Rufeyde binti Sa’d -radıyallâhu anhâ-
İslam tarihinde “ilk hemşire” olmasının yanında, hadis, fıkıh, edebiyat ve eğitim konularında aktif olarak çalışmıştır.
Şifâ binti Abdullah el-Kureyşî -radıyallâhu anhâ-
İdârî işlerde çalışmasının yanında hemşirelik ve tıbbî pratisyenlik yapmış, karınca ısırıklarına karşı önleyici bir tedavî usûlü geliştirmiş bir hanımdır. Peygamber Efendimiz -sallâllâhu aleyhi ve sellem-, kendisini, diğer kadınları eğitmesi için vazifelendirmiştir.
Âişe binti Muhammed
Mısırlı âlim, edip, müfessir ve eğitimci olan Âişe binti Muhammed Ali Abdurrahman (1913-1998), orta hâlli bir âilenin çocuğu olarak dünyaya gelmiştir. Devlet okullarında eğitim görmemesine rağmen dışarıdan aldığı eğitimlerle, çeşitli dergilerde önce şiir ve yazılar yayınlanmış; akabinde Mısır’ın kırsal kesimlerinde sosyo-ekonomik durumu değerlendiren yazılar yazmıştır. Açıktan devam ettiği eğitimlerle Kahire Üniversitesi’ne önce öğrenci olarak girmiş, devamında yaptığı akademik çalışmalarla profesörlüğe kadar yükselmiştir.

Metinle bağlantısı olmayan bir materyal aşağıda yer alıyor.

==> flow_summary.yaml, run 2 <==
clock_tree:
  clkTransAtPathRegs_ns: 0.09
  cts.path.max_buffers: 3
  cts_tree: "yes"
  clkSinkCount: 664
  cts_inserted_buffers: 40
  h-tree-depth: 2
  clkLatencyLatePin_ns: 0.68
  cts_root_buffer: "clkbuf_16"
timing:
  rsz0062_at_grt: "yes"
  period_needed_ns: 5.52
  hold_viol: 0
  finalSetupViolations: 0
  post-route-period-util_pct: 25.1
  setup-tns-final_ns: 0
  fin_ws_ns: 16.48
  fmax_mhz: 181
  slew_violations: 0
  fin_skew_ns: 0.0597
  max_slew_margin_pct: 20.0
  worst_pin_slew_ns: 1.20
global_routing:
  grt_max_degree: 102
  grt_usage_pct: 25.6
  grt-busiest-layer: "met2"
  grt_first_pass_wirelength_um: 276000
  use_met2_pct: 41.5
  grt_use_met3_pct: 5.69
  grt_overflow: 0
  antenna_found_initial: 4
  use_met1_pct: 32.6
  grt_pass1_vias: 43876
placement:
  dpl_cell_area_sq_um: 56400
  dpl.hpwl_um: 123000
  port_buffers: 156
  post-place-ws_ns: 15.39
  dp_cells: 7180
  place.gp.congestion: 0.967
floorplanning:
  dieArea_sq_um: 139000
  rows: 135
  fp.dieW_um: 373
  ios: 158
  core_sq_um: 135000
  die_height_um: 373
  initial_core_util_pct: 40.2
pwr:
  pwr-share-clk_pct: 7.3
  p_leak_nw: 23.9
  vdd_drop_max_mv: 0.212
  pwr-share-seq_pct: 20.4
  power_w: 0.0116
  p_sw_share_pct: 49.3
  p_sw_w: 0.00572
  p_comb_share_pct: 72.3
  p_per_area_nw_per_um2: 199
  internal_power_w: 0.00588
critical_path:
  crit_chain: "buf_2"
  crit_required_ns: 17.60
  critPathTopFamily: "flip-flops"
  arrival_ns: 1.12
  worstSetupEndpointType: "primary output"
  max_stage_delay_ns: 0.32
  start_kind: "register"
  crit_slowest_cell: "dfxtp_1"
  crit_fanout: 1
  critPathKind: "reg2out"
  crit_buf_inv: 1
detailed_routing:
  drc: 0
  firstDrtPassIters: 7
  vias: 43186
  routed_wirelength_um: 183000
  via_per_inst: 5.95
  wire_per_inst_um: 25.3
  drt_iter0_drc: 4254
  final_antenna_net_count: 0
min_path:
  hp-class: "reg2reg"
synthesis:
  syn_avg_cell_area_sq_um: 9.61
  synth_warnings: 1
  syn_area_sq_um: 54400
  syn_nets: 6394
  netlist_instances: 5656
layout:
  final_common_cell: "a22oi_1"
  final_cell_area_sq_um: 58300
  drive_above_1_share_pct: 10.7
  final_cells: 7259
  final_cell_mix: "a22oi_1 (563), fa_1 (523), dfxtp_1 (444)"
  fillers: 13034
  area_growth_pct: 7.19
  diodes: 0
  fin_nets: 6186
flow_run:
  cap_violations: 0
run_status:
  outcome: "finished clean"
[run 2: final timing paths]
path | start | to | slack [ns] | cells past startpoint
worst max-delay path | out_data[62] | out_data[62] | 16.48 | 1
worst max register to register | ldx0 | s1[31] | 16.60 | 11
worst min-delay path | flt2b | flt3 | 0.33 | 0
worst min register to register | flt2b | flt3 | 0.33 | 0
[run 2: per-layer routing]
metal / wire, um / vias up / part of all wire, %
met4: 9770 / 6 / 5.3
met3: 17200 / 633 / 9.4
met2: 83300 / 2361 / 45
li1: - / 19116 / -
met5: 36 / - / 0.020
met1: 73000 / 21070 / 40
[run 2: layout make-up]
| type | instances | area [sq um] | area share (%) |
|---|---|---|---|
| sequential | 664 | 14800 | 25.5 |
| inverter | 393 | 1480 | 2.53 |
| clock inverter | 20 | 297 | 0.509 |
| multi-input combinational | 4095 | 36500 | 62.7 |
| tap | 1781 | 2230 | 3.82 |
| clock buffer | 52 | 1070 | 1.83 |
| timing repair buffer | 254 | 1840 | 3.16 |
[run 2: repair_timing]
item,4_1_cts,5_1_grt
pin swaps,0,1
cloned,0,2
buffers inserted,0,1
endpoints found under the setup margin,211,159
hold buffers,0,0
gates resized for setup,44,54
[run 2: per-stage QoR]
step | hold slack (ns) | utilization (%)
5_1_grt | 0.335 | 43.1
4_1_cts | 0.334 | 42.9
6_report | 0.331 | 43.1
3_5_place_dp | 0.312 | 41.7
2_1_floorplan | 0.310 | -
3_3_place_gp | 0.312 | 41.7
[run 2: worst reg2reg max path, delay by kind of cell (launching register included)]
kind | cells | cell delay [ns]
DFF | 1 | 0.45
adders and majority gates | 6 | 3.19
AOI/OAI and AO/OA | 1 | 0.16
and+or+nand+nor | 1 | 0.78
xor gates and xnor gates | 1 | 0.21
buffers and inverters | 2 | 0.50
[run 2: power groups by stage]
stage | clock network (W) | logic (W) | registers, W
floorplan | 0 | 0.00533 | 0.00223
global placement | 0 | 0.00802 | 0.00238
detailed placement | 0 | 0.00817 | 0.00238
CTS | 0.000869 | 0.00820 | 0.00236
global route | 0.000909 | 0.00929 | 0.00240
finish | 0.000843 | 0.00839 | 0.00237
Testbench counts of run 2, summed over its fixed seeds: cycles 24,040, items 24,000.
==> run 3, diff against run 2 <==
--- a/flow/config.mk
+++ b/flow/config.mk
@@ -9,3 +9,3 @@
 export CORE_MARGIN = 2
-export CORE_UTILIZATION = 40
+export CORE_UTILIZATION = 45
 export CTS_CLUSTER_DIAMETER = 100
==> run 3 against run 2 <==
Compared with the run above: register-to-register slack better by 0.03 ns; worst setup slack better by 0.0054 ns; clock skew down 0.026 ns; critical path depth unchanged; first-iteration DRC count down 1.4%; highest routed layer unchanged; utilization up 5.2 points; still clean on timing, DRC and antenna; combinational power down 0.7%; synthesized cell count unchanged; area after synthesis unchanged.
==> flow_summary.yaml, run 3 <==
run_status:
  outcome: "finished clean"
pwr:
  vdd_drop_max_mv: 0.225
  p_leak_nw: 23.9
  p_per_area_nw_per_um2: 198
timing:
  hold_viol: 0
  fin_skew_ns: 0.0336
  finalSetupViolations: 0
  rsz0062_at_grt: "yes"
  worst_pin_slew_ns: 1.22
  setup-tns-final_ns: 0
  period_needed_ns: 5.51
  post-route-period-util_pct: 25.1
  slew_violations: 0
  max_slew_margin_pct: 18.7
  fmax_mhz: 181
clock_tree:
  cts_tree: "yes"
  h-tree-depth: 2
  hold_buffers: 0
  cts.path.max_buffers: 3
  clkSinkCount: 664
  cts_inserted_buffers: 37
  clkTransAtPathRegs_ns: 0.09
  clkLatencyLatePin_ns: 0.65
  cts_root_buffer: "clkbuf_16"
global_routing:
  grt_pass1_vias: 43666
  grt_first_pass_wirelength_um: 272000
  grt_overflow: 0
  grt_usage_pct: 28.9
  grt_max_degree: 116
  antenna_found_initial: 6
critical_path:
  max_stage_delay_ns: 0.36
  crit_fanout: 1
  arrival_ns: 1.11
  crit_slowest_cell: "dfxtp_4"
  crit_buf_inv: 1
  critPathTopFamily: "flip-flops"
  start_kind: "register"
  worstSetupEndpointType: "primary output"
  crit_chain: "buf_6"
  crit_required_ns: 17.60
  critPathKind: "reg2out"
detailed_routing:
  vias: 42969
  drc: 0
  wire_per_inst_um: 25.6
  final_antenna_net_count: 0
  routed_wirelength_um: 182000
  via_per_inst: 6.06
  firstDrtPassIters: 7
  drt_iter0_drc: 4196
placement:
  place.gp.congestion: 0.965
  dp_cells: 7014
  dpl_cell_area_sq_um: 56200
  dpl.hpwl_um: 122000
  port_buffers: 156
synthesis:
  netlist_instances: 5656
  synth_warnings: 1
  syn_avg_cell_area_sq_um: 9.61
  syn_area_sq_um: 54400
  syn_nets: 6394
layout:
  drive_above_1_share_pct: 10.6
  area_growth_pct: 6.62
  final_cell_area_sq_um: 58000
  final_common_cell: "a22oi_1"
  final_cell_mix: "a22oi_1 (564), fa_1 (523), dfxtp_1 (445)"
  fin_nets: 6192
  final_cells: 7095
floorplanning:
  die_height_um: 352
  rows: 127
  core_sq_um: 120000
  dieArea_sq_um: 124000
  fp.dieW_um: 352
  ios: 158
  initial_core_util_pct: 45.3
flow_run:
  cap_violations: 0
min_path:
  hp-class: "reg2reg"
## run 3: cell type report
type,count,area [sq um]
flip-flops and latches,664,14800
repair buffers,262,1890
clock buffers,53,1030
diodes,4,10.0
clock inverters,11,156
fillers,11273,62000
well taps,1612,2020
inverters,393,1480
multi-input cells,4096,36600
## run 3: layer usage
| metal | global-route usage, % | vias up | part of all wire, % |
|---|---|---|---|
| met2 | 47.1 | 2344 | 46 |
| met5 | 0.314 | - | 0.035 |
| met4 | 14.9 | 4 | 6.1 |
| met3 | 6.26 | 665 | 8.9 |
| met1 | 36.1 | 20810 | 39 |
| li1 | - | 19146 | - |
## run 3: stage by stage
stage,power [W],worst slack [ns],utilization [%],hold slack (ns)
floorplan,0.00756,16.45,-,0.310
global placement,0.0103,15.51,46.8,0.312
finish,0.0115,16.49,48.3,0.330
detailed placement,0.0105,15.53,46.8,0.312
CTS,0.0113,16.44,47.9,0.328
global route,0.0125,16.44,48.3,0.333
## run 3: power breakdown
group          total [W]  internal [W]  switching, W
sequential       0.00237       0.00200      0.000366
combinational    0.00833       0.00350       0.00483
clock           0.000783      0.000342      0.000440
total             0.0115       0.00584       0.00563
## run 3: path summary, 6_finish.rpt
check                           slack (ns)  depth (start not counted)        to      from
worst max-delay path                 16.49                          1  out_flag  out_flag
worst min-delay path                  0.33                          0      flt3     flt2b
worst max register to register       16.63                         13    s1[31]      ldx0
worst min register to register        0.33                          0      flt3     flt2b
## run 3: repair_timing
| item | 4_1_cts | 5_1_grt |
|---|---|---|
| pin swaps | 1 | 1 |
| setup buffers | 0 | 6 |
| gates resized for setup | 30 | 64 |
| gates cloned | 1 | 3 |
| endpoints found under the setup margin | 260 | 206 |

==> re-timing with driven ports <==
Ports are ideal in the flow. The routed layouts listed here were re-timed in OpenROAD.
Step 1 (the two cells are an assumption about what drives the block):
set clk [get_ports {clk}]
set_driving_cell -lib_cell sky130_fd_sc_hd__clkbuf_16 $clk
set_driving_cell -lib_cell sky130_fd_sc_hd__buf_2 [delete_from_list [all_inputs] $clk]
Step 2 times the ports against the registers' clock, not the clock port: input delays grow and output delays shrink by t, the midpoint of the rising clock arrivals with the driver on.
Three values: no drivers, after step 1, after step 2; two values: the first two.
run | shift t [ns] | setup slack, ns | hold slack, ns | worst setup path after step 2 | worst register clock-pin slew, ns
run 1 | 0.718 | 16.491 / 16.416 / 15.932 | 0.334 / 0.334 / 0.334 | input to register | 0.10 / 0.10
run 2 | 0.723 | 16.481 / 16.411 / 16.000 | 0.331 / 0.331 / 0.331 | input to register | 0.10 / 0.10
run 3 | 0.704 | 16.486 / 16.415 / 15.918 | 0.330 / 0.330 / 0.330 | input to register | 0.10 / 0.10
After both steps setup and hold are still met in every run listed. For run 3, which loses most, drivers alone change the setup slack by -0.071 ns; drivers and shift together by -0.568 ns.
From an optimization exercise on the open Yosys and OpenROAD flow, aimed at small area, a short achievable clock period and few clock cycles per item; shortcuts taken in it are not production practice. RTL that was checked went through simulation tests only; none was proved equivalent to the original. The RTL of runs 1 and 2 was laid out without a check of its function. Power and IR drop assume default switching activity.

## flow/config.mk

```make
export PLATFORM = sky130hd
export DESIGN_NAME = rhalo_narrow
export DESIGN_NICKNAME = rhalo_narrow
export VERILOG_FILES = /design/flow/design.v
export SDC_FILE = /design/flow/constraint.sdc
export NUM_CORES = 4
export LEC_CHECK = 0
export CAP_MARGIN = 20
export CORE_MARGIN = 2
export CORE_UTILIZATION = 40
export SLEW_MARGIN = 20
```

## flow/constraint.sdc

```tcl
create_clock -name core_clock -period 19.0 [get_ports {clk}]
set_input_delay 3.8000 -clock core_clock [delete_from_list [all_inputs] [get_ports {clk}]]
set_output_delay 3.8000 -clock core_clock [all_outputs]
set_load 0.01 [all_outputs]
```

## flow/design.v

```verilog
module rhalo_narrow (
    input  wire        clk,
    input  wire        rst,
    input  wire        in_valid,
    output wire        in_ready,
    input  wire [31:0] in_data,
    input  wire [3:0]  cfg_src,
    input  wire [3:0]  cfg_dst,
    input  wire [1:0]  cfg_rnd,
    input  wire [7:0]  cfg_es,
    input  wire [31:0] cfg_seed,
    input  wire [63:0] cfg_index,
    output wire        out_valid,
    input  wire        out_ready,
    output wire [15:0] out_t,
    output wire [24:0] out_r,
    output wire        out_esat,
    output wire        out_last,
    output wire [4:0]  out_k,
    output wire [7:0]  out_et,
    output wire        out_esc,
    output wire        out_sat,
    output wire        out_err
);
    localparam integer NS = 34;              
    localparam [31:0]  HC = 32'h9E37_79B1;   
    function [31:0] lfsr_step32;
        input [31:0] s;
        integer i;
        reg [31:0] v;
        begin
            v = s;
            for (i = 0; i < 32; i = i + 1)
                v = {v[30:0], v[31] ^ v[21] ^ v[1] ^ v[0]};
            lfsr_step32 = v;
        end
    endfunction
    function [31:0] sext_elem;
        input        s8;
        input        s16;
        input [31:0] d;
        begin
            sext_elem[7:0]   = d[7:0];
            sext_elem[15:8]  = s8 ? {8{d[7]}} : d[15:8];
            sext_elem[31:16] = s8 ? {16{d[7]}} : s16 ? {16{d[15]}} : d[31:16];
        end
    endfunction
    function [23:0] wide_therm;
        input [31:0] x;
        integer j;
        reg [30:0] e;
        reg        acc;
        begin
            e   = x[30:0] ^ {31{x[31]}};
            acc = 1'b0;
            wide_therm = 24'd0;
            for (j = 31; j >= 8; j = j - 1) begin
                acc = acc | e[j-1];
                wide_therm[j-8] = acc;
            end
        end
    endfunction
    function [4:0] therm_bin;
        input [23:0] t;
        integer b, m;
        reg [47:0] tx;
        begin
            tx = {24'd0, t};
            therm_bin = 5'd0;
            for (b = 0; b < 5; b = b + 1)
                for (m = 1; m <= 24; m = m + 1)
                    if (((m >> b) & 1) == 1 && ((m - 1) >> b) % 2 == 0)
                        therm_bin[b] = therm_bin[b] |
                            (t[m-1] & ~tx[m - 1 + (1 << b)]);
        end
    endfunction
    function [15:0] inc16;
        input [15:0] x;
        integer i;
        begin
            inc16[0] = ~x[0];
            for (i = 1; i < 16; i = i + 1)
                inc16[i] = x[i] ^ (&(x | ~((16'd1 << i) - 16'd1)));
        end
    endfunction
    function [5:0] inc_slot;
        input [5:0] s;
        begin
            inc_slot = (s == NS - 1) ? 6'd0 : s + 6'd1;
        end
    endfunction
    reg  [32*NS-1:0] ring;
    wire [31:0] ring0  = ring[31:0];
    wire [31:0] ring1  = ring[63:32];
    wire [31:0] ring33 = ring[32*NS-1 -: 32];
    wire wr;                                  
    always @(posedge clk) begin
        ring[31:0]          <= ring33;
        ring[63:32]         <= wr ? in_data : ring0;
        ring[32*NS-1:64]    <= ring[32*NS-33:32];
    end
    reg [5:0] ph;         
    reg [5:0] head;       
    reg [5:0] tail;       
    reg [5:0] cnt;        
    reg [4:0] wi;         
    reg       ird;        
    reg       xfull;      
    wire rd;              
    reg  [4:0] ri;        
    assign in_ready = ird;
    assign wr = in_valid & ird;
    wire [5:0] cnt_inc  = cnt + 6'd1;
    wire [5:0] cnt_dec  = cnt - 6'd1;
    wire       cnt33    = (cnt == 6'd33);
    wire       cnt34    = (cnt == 6'd34);
    wire       full_nx  = (cnt34 & ~rd) | (cnt33 & wr & ~rd);
    wire       xdone;                         
    wire       xfull_nx = (wr & (wi == 5'd0)) | (xfull & ~xdone);
    wire       wi_nz_nx = wr ? (wi != 5'd31) : (wi != 5'd0);
    wire       ird_nx   = (wr | (ph == tail)) & ~full_nx &
                          (wi_nz_nx | ~xfull_nx);
    always @(posedge clk) begin
        if (rst) begin
            ph   <= 6'd0;
            head <= NS - 1;
            tail <= NS - 1;
            cnt  <= 6'd0;
            wi   <= 5'd0;
            ird  <= 1'b1;
        end else begin
            ph   <= inc_slot(ph);
            if (rd) head <= inc_slot(head);
            if (wr) tail <= inc_slot(tail);
            if (wr & ~rd) cnt <= cnt_inc;
            else if (rd & ~wr) cnt <= cnt_dec;
            if (wr) wi <= wi + 5'd1;
            ird  <= ird_nx;
        end
    end
    reg         l_s8, l_s16;
    reg         l_w16;
    reg         l_rnd;
    reg         l_err;
    reg  [7:0]  l_es;
    reg  [23:0] therm;
    reg         nw1, nw1_first, kc;
    wire cfg_bad = (cfg_src == 4'd0) || (cfg_src > 4'd3) ||
                   (cfg_dst == 4'd0) || (cfg_dst > 4'd3) ||
                   (cfg_dst >= cfg_src) || cfg_rnd[1];
    always @(posedge clk) begin
        if (wr && wi == 5'd0) begin
            l_s8  <= (cfg_src[1:0] == 2'd1);
            l_s16 <= (cfg_src[1:0] == 2'd2);
            l_w16 <= cfg_dst[1];
            l_rnd <= cfg_rnd[0];
            l_err <= cfg_bad;
            l_es  <= cfg_es;
        end
    end
    wire [23:0] th_el = wide_therm(sext_elem(l_s8, l_s16, ring1));
    wire [23:0] th_f  = (nw1_first ? 24'd0 : therm) | th_el;
    always @(posedge clk) begin
        if (rst) begin
            nw1 <= 1'b0;
            kc  <= 1'b0;
        end else begin
            nw1 <= wr;
            kc  <= wr && (wi == 5'd31);
        end
        nw1_first <= (wi == 5'd0);
        if (nw1) therm <= th_f;
    end
    wire [23:0] kth = l_w16 ? {8'd0, th_f[23:8]} : th_f;
    wire [4:0]  kn  = therm_bin(kth);
    reg         c_esc;
    integer m;
    always @(*) begin
        c_esc = 1'b0;
        for (m = 1; m <= 24; m = m + 1)
            if (l_es == 8'd128 - m[7:0])
                c_esc = c_esc | kth[m-1];
    end
    wire [4:0]  c_k  = l_err ? 5'd0 : c_esc ? ~l_es[4:0] : kn;
    wire [7:0]  c_es = l_err ? 8'd0 : l_es;
    reg       p_v;
    reg       p_s8, p_s16, p_w16, p_rnd, p_err, p_esc;  reg [4:0] p_k;  reg [7:0] p_es;
    reg       r_v;
    reg       r_s8, r_s16, r_w16, r_rnd, r_err, r_esc;  reg [4:0] r_k;  reg [7:0] r_es;
    wire r_done  = rd & (ri == 5'd31);
    wire r_load  = ~r_v | r_done;
    wire r_fromp = r_load & p_v;
    wire r_fromc = r_load & ~p_v & kc;
    always @(posedge clk) begin
        if (rst) begin
            p_v <= 1'b0;
            r_v <= 1'b0;
            ri  <= 5'd0;
        end else begin
            if (r_load) r_v <= p_v | kc;
            if (r_fromp) p_v <= kc;
            else if (kc && !r_fromc) p_v <= 1'b1;
            if (rd) ri <= ri + 5'd1;
        end
        if (kc && !r_fromc) begin
            p_s8 <= l_s8; p_s16 <= l_s16; p_w16 <= l_w16; p_rnd <= l_rnd;
            p_err <= l_err; p_esc <= c_esc & ~l_err; p_k <= c_k; p_es <= c_es;
        end
        if (r_fromp) begin
            r_s8 <= p_s8; r_s16 <= p_s16; r_w16 <= p_w16; r_rnd <= p_rnd;
            r_err <= p_err; r_esc <= p_esc; r_k <= p_k; r_es <= p_es;
        end else if (r_fromc) begin
            r_s8 <= l_s8; r_s16 <= l_s16; r_w16 <= l_w16; r_rnd <= l_rnd;
            r_err <= l_err; r_esc <= c_esc & ~l_err; r_k <= c_k; r_es <= c_es;
        end
    end
    reg  [31:0] xs, xi, sd;
    reg  [4:0]  mstep;
    reg         mfirst;
    reg         sfull;
    wire [31:0] dmul = (xi[31:30] == 2'd0) ? 32'd0 :
                       (xi[31:30] == 2'd1) ? HC :
                       (xi[31:30] == 2'd2) ? (HC << 1) : (HC * 32'd3);
    wire [31:0] hsum = (mfirst ? 32'd0 : (sd << 2)) + dmul;
    wire        mgo  = xfull & ~sfull;
    wire        mlast = mstep[4];
    assign xdone = mgo & mlast;
    always @(posedge clk) begin
        if (mgo)
            sd <= mlast ? (xs ^ sd) : hsum;
        if (wr && wi == 5'd0) begin
            xs <= cfg_seed ^ cfg_index[63:32];
            xi <= cfg_index[31:0];
        end else if (mgo) begin
            xi <= xi << 2;
        end
    end
    reg  [31:0] lfsr;
    reg         lv;
    wire last_rd = (ri == 5'd31);
    wire l_seed  = last_rd | ~lv;
    wire l_load  = (rd & (~last_rd | sfull)) | (~lv & sfull);
    wire s_use   = l_seed & sfull & (rd | ~lv);
    wire [31:0] s0 = (sd == 32'd0) ? 32'd1 : sd;
    wire [31:0] l_next = lfsr_step32(l_seed ? s0 : lfsr);
    always @(posedge clk) begin
        if (rst) begin
            xfull  <= 1'b0;
            sfull  <= 1'b0;
            mstep  <= 5'd0;
            mfirst <= 1'b1;
            lv     <= 1'b0;
        end else begin
            xfull <= xfull_nx;
            if (xdone) sfull <= 1'b1;
            else if (s_use) sfull <= 1'b0;
            if (mgo) begin
                mstep  <= mlast ? 5'd0 : mstep + 5'd1;
                mfirst <= mlast;
            end
            if (l_load) lv <= 1'b1;
            else if (rd & last_rd) lv <= 1'b0;
        end
        if (l_load) lfsr <= l_next;
    end
    reg        ov;
    reg        sat_acc;
    wire elig  = r_v & (ph == head) & lv;
    assign rd  = elig & (~ov | out_ready);
    wire [31:0] q    = sext_elem(r_s8, r_s16, ring33);
    wire [31:0] v    = $signed(q) >>> r_k;
    wire [23:0] mask = ~(24'hFFFFFF << r_k);
    wire [23:0] f    = q[23:0] & mask;
    wire [23:0] hm   = mask >> 1;
    wire        hb   = |(q[23:0] & (mask ^ hm));
    wire        stk  = |(q[23:0] & hm);
    wire        up_rne = hb & (stk | v[0]);
    wire        up_sto = (lfsr[23:0] & mask) < f;
    wire        up   = r_rnd ? up_sto : up_rne;
    wire        sgn   = v[31];
    wire        fits  = r_w16 ? (v[31:15] == {17{sgn}}) : (v[31:7] == {25{sgn}});
    wire        lowhi = r_w16 ? (&v[14:0]) : (&v[6:0]);
    wire        is_lm = r_w16 ? (v[31:15] == 17'h1FFFE) : (v[31:7] == 25'h1FFFFFE);
    wire        ovh0  = ~sgn & ~fits;
    wire        ovl0  =  sgn & ~fits;
    wire        ovh1  = ~sgn & (~fits | lowhi);
    wire        ovl1  =  sgn & ~fits & ~(is_lm & lowhi);
    wire [15:0] hi16  = r_w16 ? 16'h7FFF : 16'h007F;
    wire [15:0] lo16  = r_w16 ? 16'h8000 : 16'hFF80;
    wire [15:0] t0    = ovh0 ? hi16 : ovl0 ? lo16 : v[15:0];
    wire [15:0] t1    = ovh1 ? hi16 : ovl1 ? lo16 : inc16(v[15:0]);
    wire        es0   = ovh0 | ovl0;
    wire        es1   = ovh1 | ovl1;
    wire [15:0] t_c   = up ? t1 : t0;
    wire        esat  = up ? es1 : es0;
    wire        rneg  = up & ~es1;
    wire [24:0] r_c   = {rneg, (f | (~mask & {24{rneg}}))};
    reg [15:0] o_t;
    reg [24:0] o_r;
    reg        o_esat, o_last, o_sat, o_esc, o_err;
    reg [4:0]  o_k;
    reg [7:0]  o_et;
    always @(posedge clk) begin
        if (rst) begin
            ov      <= 1'b0;
            sat_acc <= 1'b0;
        end else begin
            if (rd) ov <= 1'b1;
            else if (out_ready) ov <= 1'b0;
            if (rd) sat_acc <= last_rd ? 1'b0 : (sat_acc | (esat & ~r_err));
        end
        if (rd) begin
            o_t    <= r_err ? 16'd0 : t_c;
            o_r    <= (r_err | r_esc) ? 25'd0 : r_c;
            o_esat <= esat & ~r_err;
            o_last <= last_rd;
            o_sat  <= (sat_acc | esat) & ~r_err;
            o_k    <= r_k;
            o_et   <= r_es + {3'd0, r_k};
            o_esc  <= r_esc;
            o_err  <= r_err;
        end
    end
    assign out_valid = ov;
    assign out_t     = o_t;
    assign out_r     = o_r;
    assign out_esat  = o_esat;
    assign out_last  = o_last;
    assign out_k     = o_k;
    assign out_et    = o_et;
    assign out_esc   = o_esc;
    assign out_sat   = o_sat;
    assign out_err   = o_err;
endmodule
```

Emekli olduktan sonra Fas’ta Karaviyyun Üniversitesi’nde Kur’ân-ı Kerîm dersleri vermiş ve 1994 yılında Melik Faysal ödülünü kazanmıştır.
Fâtıma Muhammed el-Fıhrî el-Kureyşî
- yüzyılda Fas’ın Fez şehrinde yaşamış olan Fâtıma Muhammed el-Fıhrî el-Kureyşî, iyi bir hadis ve fıkıh ilmi almış; genç yaşta dul kaldıktan sonra eşinden ve babasından kalan mîrasla Fas’ta “el-Karaviyyun” isimli câmi ve üniversiteyi yaptırmıştır.
859 yılında tamamlanan bina, dünyanın en eski ve en geniş üniversitelerinden biri kabul edilmiştir. El-Ezher’den ve Oxford’dan çok önce kurulan bu üniversiteye, çok farklı şehirlerden öğrenci eğitim almaya gelmiştir. Son derece sıkı ve disiplinli bir eğitimin verildiği bu üniversitede İslâmî ilimlerin yanı sıra astronomi, matematik, edebiyat, yabancı diller ve fen ilimleri dersleri verilirdi. Arap rakamları, bu kurum sayesinde Avrupa’da tanınmış ve kullanılmıştır.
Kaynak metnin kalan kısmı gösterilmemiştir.